Locate the word "global" in the data below, then copy every line that holds it.
────
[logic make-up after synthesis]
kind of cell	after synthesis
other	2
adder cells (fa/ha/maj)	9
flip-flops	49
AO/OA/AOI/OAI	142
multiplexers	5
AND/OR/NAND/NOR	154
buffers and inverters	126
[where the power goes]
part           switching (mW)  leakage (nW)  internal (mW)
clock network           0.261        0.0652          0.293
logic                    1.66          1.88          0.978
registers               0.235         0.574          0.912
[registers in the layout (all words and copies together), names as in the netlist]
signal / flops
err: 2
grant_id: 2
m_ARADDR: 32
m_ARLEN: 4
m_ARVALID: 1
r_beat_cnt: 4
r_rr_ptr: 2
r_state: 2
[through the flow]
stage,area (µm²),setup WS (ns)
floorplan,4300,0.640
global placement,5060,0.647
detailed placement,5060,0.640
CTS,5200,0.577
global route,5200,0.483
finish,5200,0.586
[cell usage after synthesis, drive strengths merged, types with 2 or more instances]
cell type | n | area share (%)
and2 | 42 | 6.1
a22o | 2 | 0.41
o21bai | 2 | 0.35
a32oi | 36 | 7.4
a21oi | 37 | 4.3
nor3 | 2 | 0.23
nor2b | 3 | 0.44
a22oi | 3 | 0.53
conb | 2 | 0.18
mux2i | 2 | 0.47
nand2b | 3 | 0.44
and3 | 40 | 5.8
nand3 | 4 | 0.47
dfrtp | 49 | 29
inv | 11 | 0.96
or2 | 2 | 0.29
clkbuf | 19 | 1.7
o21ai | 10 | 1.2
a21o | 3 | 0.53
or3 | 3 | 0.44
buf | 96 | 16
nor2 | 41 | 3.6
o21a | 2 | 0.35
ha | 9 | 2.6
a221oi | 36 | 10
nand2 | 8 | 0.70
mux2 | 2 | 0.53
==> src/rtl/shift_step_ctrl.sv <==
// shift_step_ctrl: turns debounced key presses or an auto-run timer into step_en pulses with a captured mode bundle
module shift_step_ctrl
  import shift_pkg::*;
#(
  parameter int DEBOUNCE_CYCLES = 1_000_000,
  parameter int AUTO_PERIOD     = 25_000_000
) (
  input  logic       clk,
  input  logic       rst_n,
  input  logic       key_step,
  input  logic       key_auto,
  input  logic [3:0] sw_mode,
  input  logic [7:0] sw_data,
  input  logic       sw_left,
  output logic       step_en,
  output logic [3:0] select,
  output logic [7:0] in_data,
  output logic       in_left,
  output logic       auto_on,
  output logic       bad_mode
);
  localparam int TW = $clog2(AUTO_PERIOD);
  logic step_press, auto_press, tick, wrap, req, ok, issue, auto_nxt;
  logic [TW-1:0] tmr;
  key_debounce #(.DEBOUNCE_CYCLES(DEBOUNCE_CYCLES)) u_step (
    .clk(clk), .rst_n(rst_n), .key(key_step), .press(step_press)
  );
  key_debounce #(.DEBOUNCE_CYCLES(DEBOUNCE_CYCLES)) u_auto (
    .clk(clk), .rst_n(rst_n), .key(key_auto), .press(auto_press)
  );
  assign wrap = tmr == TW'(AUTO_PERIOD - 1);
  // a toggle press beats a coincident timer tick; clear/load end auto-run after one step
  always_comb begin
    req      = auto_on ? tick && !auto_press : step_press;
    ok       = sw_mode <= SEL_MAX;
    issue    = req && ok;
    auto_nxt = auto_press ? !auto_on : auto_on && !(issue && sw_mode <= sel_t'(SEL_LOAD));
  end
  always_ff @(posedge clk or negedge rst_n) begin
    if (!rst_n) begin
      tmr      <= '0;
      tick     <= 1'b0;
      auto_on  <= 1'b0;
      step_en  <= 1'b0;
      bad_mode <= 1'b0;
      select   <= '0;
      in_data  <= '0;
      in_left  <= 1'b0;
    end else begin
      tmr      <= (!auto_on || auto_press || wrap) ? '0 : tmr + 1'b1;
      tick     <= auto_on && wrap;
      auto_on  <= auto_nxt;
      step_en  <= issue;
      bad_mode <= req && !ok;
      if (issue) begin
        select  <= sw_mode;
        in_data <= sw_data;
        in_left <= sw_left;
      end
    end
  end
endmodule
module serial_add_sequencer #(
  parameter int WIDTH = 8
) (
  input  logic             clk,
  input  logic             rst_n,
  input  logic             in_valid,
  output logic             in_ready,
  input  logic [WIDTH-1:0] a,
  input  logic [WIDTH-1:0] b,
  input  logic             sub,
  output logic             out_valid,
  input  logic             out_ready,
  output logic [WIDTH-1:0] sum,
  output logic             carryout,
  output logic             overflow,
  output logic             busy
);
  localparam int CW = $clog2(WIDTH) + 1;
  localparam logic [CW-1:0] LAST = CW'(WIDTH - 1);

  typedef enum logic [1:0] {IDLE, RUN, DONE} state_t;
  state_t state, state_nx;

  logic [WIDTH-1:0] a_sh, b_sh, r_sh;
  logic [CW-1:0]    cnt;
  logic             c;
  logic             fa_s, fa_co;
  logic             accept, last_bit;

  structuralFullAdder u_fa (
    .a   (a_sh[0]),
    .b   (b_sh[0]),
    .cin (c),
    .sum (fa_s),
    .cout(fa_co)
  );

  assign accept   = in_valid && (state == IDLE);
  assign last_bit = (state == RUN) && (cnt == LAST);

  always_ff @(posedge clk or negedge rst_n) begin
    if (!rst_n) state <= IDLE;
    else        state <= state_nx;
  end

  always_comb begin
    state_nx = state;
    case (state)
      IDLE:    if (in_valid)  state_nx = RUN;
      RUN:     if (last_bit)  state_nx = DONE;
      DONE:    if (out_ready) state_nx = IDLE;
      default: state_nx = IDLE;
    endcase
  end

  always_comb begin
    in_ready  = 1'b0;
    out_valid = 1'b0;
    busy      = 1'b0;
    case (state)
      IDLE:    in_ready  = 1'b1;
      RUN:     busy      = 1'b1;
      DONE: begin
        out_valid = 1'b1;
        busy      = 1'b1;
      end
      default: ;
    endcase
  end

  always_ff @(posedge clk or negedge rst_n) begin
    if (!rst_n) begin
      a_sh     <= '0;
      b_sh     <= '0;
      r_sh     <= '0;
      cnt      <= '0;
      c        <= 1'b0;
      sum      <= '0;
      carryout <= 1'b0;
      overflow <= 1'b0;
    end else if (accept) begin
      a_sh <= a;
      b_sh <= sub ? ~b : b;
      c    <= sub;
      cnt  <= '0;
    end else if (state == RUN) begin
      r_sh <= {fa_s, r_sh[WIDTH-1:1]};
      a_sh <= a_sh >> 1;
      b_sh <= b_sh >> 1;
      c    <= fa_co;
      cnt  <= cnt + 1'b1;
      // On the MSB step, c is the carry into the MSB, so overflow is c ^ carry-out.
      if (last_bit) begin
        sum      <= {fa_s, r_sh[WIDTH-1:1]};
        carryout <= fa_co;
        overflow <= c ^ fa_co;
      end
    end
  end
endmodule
────
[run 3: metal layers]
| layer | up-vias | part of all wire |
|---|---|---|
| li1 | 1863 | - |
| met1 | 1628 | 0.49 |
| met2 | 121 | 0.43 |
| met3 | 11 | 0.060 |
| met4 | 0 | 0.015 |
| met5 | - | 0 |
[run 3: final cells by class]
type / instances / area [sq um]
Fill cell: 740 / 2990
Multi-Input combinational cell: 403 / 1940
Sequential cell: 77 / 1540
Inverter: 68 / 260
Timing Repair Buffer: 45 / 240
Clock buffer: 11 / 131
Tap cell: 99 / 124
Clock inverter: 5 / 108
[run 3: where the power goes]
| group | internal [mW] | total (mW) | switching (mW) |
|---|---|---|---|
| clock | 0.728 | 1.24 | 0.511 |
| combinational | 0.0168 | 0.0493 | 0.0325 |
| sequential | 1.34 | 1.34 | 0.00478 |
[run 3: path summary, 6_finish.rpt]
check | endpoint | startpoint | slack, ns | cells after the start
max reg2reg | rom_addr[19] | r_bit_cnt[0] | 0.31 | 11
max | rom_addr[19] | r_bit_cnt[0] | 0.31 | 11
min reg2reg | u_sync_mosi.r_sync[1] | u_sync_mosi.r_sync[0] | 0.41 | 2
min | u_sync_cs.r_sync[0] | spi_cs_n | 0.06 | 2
────
Answer for this exercise:
global placement,5060,0.647
global route,5200,0.483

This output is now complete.